WHAT IS REQUIRED: Look through the data for the string "period". Copy every line where it is found.

[Collected data entries]
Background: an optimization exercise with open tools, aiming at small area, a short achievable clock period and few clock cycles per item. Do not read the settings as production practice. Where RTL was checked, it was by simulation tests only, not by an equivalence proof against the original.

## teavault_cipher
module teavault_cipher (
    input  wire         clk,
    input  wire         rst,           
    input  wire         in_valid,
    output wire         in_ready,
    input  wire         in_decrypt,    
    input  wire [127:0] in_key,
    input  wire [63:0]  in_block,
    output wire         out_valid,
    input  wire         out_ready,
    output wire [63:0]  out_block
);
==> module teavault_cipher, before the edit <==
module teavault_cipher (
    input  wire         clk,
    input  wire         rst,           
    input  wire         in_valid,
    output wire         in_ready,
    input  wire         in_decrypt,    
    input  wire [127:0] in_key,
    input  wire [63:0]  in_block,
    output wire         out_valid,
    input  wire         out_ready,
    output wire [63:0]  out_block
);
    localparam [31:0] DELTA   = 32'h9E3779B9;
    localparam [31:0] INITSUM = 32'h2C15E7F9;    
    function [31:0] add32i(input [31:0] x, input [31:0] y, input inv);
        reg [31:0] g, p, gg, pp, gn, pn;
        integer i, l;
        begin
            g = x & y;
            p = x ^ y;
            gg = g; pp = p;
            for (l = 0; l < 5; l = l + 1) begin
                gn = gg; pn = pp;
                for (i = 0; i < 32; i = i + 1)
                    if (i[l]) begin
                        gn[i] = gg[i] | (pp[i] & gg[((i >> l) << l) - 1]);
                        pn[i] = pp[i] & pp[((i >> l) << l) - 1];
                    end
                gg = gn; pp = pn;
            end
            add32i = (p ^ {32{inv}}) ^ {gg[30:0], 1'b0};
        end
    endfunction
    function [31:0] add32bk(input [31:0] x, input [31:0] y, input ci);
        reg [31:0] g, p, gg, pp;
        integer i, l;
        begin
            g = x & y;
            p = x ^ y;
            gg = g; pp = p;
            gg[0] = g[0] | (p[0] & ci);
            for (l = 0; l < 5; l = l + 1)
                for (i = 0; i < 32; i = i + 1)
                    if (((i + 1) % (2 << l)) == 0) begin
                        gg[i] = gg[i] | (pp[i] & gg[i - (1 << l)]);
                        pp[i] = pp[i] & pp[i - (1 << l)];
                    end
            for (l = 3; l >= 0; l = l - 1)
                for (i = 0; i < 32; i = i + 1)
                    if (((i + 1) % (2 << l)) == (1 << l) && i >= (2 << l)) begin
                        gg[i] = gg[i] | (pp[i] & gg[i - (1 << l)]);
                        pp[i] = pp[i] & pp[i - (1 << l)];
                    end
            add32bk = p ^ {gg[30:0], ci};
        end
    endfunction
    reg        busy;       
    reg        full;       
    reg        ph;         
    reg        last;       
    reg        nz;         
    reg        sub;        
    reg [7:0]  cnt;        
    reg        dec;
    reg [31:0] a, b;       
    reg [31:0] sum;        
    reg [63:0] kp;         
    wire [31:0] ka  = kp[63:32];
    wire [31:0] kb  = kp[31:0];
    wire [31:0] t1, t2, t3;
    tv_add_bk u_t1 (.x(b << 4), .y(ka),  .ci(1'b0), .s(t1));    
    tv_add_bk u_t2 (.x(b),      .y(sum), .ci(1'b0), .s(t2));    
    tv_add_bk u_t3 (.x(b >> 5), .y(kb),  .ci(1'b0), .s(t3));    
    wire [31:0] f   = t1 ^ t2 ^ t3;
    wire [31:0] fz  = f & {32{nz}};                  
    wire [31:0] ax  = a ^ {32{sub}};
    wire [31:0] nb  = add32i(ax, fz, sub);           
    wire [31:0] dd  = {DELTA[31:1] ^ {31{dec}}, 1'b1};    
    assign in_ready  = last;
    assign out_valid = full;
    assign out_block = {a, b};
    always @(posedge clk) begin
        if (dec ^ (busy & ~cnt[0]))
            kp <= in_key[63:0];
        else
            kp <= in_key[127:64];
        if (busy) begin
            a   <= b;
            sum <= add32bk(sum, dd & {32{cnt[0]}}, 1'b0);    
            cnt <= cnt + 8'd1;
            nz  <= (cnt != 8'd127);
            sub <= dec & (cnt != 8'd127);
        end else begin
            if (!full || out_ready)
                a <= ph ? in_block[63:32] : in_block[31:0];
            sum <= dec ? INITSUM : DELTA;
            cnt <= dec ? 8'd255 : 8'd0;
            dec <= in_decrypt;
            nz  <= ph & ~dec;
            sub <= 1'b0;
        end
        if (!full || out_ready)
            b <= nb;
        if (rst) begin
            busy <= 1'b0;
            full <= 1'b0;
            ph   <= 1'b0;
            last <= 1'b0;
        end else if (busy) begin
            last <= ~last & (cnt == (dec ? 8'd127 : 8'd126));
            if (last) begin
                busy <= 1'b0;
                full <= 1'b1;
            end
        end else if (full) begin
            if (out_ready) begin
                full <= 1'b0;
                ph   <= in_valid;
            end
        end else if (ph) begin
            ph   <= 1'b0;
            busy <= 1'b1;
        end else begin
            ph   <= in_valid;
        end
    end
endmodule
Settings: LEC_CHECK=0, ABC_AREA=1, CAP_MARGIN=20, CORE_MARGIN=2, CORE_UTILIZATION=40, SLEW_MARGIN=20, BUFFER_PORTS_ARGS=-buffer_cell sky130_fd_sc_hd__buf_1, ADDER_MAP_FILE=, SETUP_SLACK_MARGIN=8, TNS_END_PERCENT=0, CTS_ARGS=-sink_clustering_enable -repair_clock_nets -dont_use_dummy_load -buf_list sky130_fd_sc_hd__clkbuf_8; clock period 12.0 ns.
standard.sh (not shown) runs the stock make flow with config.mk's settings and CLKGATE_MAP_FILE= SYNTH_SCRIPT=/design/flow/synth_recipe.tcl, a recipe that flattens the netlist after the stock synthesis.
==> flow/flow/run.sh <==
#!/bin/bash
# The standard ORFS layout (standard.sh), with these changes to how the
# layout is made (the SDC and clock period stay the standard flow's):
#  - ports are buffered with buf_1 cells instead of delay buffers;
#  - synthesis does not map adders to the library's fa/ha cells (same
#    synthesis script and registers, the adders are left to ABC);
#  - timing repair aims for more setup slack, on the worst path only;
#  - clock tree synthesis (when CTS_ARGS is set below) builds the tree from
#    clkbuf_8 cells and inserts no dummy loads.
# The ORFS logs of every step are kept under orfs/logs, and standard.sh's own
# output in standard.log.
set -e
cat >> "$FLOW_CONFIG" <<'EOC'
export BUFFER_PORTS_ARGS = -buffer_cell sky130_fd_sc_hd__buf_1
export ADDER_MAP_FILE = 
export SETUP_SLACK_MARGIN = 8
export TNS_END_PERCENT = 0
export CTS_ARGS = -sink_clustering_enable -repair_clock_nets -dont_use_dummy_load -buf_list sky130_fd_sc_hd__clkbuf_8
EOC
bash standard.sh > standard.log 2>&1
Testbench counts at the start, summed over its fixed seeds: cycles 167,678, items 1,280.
==
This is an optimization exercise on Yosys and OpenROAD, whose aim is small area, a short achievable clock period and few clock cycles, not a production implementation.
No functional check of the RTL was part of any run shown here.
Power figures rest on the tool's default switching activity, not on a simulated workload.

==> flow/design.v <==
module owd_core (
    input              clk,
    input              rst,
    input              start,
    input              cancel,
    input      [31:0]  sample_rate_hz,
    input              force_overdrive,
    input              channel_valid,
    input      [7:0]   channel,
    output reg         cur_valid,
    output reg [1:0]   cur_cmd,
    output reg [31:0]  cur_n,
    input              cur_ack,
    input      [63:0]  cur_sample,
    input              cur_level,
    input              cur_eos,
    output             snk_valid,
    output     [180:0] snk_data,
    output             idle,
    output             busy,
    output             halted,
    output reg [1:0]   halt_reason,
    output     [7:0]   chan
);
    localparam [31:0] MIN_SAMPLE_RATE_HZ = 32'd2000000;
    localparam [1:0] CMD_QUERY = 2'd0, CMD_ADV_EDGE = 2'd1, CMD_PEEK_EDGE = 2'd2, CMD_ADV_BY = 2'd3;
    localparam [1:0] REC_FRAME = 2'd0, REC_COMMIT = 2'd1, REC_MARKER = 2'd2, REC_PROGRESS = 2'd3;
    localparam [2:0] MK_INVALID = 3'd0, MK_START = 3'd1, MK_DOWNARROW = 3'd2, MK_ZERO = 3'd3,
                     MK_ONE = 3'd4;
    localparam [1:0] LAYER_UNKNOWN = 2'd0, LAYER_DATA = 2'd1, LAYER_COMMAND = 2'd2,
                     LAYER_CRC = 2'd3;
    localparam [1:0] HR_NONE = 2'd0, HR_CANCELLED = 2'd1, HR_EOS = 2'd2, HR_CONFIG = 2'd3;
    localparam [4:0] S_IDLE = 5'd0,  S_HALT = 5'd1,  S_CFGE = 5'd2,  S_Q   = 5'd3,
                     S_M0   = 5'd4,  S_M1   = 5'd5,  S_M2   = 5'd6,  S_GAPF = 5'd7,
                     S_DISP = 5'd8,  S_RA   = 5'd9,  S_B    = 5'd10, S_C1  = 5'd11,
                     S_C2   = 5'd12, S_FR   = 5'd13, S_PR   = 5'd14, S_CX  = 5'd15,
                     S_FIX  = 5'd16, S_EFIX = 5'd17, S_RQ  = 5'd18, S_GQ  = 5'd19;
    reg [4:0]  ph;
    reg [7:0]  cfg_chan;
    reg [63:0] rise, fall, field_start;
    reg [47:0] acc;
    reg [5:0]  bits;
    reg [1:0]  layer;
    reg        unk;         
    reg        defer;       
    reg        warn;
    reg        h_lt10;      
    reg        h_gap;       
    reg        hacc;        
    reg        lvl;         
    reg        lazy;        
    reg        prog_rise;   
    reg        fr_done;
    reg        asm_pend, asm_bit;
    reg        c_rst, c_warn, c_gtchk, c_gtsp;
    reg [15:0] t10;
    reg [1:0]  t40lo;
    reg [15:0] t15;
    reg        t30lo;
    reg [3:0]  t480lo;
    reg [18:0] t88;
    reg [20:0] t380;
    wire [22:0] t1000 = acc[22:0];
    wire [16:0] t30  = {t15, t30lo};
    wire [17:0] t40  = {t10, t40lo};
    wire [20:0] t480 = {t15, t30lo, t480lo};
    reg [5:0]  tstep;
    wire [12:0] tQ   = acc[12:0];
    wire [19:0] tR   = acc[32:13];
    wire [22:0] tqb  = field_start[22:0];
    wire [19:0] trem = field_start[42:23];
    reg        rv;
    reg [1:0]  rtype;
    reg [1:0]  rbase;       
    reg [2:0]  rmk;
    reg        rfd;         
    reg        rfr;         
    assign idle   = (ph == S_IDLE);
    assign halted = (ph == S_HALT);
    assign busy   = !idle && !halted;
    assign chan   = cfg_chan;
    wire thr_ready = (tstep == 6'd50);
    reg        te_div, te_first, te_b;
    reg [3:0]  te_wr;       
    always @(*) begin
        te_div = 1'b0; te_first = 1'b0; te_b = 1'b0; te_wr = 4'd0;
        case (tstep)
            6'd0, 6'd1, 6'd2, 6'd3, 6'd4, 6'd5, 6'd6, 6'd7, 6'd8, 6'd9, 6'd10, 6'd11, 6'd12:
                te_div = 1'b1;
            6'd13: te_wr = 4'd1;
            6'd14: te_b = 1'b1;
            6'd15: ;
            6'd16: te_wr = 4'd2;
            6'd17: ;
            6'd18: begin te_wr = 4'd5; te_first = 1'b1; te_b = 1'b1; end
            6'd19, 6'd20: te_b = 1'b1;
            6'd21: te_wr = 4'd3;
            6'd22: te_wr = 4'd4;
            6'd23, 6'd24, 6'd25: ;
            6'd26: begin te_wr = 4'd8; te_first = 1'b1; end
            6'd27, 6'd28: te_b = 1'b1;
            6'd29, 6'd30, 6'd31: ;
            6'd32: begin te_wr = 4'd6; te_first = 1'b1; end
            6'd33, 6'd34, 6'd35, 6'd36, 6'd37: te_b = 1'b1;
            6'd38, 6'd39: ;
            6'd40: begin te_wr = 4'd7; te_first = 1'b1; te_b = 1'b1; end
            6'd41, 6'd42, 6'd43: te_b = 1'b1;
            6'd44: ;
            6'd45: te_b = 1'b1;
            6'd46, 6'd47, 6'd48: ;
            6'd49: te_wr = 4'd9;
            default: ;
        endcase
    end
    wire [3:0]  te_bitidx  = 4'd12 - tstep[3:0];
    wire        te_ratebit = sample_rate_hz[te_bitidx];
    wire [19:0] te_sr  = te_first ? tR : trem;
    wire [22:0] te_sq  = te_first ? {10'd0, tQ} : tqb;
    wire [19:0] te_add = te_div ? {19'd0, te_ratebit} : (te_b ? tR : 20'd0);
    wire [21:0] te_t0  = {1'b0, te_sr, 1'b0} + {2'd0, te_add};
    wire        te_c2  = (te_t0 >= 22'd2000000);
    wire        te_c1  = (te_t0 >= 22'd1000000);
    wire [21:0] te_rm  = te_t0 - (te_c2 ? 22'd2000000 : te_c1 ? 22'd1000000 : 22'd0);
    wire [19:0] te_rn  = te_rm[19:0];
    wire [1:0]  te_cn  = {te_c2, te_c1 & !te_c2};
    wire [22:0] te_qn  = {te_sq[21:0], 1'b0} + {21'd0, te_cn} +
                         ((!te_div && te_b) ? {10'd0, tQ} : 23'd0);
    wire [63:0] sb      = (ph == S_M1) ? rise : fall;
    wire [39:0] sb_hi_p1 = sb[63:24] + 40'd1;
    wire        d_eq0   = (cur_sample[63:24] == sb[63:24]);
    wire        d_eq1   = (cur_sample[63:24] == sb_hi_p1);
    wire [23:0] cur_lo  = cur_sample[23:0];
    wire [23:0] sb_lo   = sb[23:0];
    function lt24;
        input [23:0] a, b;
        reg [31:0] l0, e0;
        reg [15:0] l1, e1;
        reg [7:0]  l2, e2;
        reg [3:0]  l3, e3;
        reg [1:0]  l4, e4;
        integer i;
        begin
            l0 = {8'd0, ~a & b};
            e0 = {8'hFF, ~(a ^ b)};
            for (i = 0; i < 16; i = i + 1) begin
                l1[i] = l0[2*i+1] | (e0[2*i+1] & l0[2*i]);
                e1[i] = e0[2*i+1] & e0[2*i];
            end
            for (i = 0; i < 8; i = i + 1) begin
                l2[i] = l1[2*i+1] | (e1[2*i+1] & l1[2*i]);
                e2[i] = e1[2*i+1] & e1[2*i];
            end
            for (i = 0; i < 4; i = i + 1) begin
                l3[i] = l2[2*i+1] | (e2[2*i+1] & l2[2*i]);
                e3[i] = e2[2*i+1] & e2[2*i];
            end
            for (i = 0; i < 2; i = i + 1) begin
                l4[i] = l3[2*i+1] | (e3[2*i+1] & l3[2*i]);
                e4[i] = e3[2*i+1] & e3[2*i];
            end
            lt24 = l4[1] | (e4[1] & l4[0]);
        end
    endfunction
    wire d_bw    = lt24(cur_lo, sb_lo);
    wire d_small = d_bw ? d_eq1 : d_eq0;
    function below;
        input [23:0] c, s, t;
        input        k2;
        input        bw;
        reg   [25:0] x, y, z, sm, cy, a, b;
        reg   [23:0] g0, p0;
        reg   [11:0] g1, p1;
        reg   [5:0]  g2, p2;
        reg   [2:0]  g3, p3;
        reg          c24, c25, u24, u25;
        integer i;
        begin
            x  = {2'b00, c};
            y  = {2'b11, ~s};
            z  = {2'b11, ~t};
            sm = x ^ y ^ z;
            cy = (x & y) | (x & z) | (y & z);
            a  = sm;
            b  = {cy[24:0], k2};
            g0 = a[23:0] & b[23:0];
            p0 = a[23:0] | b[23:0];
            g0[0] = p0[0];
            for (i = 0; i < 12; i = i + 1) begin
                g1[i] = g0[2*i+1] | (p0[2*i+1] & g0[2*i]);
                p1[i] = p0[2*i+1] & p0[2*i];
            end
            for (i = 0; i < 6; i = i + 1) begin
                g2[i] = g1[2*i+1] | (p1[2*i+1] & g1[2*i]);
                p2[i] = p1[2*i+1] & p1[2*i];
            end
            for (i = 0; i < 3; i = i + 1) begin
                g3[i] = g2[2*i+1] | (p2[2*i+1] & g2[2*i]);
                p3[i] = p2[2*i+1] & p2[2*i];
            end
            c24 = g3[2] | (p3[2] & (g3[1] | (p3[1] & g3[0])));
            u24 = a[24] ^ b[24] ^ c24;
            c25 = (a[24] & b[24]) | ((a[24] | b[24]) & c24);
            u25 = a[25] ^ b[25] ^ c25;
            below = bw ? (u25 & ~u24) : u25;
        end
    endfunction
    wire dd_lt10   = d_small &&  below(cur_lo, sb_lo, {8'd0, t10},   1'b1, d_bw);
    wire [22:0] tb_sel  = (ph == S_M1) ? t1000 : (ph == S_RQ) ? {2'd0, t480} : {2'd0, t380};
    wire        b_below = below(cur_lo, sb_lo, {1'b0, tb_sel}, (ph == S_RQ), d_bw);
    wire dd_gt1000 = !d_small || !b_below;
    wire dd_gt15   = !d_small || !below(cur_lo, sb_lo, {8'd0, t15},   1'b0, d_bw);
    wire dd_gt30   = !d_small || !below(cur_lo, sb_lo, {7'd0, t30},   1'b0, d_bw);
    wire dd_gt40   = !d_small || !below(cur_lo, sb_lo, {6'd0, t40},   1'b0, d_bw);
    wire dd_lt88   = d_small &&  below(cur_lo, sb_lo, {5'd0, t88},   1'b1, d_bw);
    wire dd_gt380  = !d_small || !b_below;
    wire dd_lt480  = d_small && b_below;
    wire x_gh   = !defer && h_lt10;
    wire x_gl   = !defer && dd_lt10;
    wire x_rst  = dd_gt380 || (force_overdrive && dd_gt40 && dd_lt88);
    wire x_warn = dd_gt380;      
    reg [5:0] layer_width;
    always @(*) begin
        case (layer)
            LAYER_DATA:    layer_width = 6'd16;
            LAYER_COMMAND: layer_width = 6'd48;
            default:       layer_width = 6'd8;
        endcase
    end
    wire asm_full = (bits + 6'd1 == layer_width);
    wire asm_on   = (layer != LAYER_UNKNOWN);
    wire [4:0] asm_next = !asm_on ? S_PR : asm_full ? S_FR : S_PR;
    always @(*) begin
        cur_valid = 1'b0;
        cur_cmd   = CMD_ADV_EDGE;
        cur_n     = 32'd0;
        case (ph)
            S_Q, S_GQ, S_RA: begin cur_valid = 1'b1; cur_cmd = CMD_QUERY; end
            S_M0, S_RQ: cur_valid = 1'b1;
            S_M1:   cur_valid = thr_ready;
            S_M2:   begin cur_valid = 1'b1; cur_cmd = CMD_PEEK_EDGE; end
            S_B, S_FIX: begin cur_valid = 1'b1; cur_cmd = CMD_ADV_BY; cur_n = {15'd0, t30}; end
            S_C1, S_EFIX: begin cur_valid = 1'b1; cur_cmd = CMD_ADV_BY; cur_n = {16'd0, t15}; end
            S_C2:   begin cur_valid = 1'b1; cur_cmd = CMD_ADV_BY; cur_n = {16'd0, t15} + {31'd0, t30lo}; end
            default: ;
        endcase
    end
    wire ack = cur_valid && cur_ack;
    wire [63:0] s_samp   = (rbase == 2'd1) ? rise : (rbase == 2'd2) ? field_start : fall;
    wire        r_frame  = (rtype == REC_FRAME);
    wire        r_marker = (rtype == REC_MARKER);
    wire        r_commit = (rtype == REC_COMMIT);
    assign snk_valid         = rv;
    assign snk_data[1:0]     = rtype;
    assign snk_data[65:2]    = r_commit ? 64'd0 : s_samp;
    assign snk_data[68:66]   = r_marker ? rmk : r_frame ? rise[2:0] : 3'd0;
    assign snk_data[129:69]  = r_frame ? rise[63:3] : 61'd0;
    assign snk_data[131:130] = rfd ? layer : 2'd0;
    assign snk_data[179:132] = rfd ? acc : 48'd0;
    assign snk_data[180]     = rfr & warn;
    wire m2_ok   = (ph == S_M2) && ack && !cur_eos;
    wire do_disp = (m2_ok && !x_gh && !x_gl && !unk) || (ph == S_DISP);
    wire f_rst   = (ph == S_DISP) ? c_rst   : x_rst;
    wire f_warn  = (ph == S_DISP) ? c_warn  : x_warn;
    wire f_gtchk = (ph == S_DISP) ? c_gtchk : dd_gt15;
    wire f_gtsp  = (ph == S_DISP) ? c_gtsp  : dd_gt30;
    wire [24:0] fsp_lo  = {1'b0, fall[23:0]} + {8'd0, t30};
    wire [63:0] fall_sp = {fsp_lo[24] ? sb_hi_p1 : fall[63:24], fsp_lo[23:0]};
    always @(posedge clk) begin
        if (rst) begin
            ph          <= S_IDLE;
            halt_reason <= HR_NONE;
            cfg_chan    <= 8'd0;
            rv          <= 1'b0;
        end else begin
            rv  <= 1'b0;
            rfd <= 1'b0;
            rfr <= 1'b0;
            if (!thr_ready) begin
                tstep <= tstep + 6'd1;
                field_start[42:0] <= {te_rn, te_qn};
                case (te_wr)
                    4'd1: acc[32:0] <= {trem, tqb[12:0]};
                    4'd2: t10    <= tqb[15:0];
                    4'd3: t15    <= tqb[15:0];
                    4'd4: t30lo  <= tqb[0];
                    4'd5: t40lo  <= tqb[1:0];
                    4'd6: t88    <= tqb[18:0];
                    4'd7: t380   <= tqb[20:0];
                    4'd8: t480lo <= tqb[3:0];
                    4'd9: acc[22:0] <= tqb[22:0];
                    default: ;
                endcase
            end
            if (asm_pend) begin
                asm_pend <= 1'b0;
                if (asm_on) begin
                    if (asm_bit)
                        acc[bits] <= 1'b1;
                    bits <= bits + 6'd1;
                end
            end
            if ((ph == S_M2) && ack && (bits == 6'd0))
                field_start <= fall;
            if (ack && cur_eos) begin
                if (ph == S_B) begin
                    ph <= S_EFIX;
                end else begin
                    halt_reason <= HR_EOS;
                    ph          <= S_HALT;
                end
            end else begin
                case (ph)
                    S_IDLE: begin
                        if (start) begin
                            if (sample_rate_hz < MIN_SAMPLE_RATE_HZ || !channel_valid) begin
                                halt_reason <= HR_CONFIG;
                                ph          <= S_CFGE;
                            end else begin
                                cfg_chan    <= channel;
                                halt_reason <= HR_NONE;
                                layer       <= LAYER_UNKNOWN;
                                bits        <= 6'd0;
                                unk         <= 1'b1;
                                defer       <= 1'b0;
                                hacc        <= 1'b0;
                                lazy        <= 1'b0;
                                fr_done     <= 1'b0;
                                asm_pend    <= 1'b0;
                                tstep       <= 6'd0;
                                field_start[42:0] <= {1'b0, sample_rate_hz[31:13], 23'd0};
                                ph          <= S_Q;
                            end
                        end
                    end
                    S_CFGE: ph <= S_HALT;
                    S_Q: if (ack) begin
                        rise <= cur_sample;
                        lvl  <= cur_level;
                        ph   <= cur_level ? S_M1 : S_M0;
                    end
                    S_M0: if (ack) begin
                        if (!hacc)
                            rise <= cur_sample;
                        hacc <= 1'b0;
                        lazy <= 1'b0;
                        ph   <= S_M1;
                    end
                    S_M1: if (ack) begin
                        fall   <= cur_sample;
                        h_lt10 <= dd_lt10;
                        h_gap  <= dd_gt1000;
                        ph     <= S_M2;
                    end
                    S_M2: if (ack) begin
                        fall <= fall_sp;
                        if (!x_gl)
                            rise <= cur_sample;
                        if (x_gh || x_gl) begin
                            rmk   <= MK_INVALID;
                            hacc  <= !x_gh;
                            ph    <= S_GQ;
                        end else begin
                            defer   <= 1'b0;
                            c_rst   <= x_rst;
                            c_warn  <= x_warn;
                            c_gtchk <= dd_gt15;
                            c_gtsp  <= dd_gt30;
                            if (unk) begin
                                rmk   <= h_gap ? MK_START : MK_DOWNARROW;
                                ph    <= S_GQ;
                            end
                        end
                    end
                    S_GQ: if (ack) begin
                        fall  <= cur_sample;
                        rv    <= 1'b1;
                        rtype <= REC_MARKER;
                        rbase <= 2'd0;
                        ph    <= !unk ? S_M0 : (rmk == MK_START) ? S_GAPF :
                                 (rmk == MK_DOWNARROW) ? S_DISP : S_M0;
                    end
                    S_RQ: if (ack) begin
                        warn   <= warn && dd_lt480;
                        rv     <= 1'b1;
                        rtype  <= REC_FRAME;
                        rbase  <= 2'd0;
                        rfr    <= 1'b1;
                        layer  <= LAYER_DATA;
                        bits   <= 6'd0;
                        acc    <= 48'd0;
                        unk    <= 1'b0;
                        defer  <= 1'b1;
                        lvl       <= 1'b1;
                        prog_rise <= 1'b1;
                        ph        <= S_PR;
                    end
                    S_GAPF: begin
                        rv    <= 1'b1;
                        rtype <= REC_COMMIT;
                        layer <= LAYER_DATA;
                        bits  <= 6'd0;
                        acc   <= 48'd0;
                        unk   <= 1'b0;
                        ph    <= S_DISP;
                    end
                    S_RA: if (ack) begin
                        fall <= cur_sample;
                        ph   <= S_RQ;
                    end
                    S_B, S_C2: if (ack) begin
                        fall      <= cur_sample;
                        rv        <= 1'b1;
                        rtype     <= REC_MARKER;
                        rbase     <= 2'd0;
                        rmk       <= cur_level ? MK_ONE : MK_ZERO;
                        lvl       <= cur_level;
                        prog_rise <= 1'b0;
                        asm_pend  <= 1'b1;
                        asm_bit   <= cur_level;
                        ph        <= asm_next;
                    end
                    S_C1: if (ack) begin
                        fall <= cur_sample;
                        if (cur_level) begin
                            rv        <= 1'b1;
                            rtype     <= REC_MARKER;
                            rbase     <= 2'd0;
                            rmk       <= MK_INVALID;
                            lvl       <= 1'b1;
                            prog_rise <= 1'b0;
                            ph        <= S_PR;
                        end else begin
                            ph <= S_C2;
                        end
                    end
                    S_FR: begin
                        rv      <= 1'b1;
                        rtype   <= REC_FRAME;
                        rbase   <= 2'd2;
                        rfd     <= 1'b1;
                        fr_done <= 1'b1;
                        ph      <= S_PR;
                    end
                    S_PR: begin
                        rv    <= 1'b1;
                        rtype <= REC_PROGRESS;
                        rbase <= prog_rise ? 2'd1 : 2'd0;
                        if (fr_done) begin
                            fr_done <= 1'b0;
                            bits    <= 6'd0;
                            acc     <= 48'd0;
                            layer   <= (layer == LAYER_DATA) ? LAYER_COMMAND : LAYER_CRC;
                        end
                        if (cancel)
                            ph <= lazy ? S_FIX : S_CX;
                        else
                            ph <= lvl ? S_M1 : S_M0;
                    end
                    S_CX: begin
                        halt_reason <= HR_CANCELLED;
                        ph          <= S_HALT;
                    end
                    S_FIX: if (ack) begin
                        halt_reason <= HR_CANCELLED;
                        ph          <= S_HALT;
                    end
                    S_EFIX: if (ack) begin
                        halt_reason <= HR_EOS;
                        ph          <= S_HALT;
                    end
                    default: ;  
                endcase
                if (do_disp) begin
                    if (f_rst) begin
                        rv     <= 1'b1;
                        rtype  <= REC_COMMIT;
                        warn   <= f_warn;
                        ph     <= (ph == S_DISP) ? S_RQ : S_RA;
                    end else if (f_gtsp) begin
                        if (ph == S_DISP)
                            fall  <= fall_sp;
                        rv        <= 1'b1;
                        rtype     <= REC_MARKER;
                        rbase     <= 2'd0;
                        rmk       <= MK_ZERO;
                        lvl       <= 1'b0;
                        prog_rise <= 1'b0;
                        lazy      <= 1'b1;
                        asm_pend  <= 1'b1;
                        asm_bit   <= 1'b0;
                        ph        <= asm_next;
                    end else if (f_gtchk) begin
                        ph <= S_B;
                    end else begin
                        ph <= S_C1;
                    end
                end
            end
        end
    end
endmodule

PROBLEM SOLUTION:
Background: an optimization exercise with open tools, aiming at small area, a short achievable clock period and few clock cycles per item. Do not read the settings as production practice. Where RTL was checked, it was by simulation tests only, not by an equivalence proof against the original.
Settings: LEC_CHECK=0, ABC_AREA=1, CAP_MARGIN=20, CORE_MARGIN=2, CORE_UTILIZATION=40, SLEW_MARGIN=20, BUFFER_PORTS_ARGS=-buffer_cell sky130_fd_sc_hd__buf_1, ADDER_MAP_FILE=, SETUP_SLACK_MARGIN=8, TNS_END_PERCENT=0, CTS_ARGS=-sink_clustering_enable -repair_clock_nets -dont_use_dummy_load -buf_list sky130_fd_sc_hd__clkbuf_8; clock period 12.0 ns.
# layout is made (the SDC and clock period stay the standard flow's):
This is an optimization exercise on Yosys and OpenROAD, whose aim is small area, a short achievable clock period and few clock cycles, not a production implementation.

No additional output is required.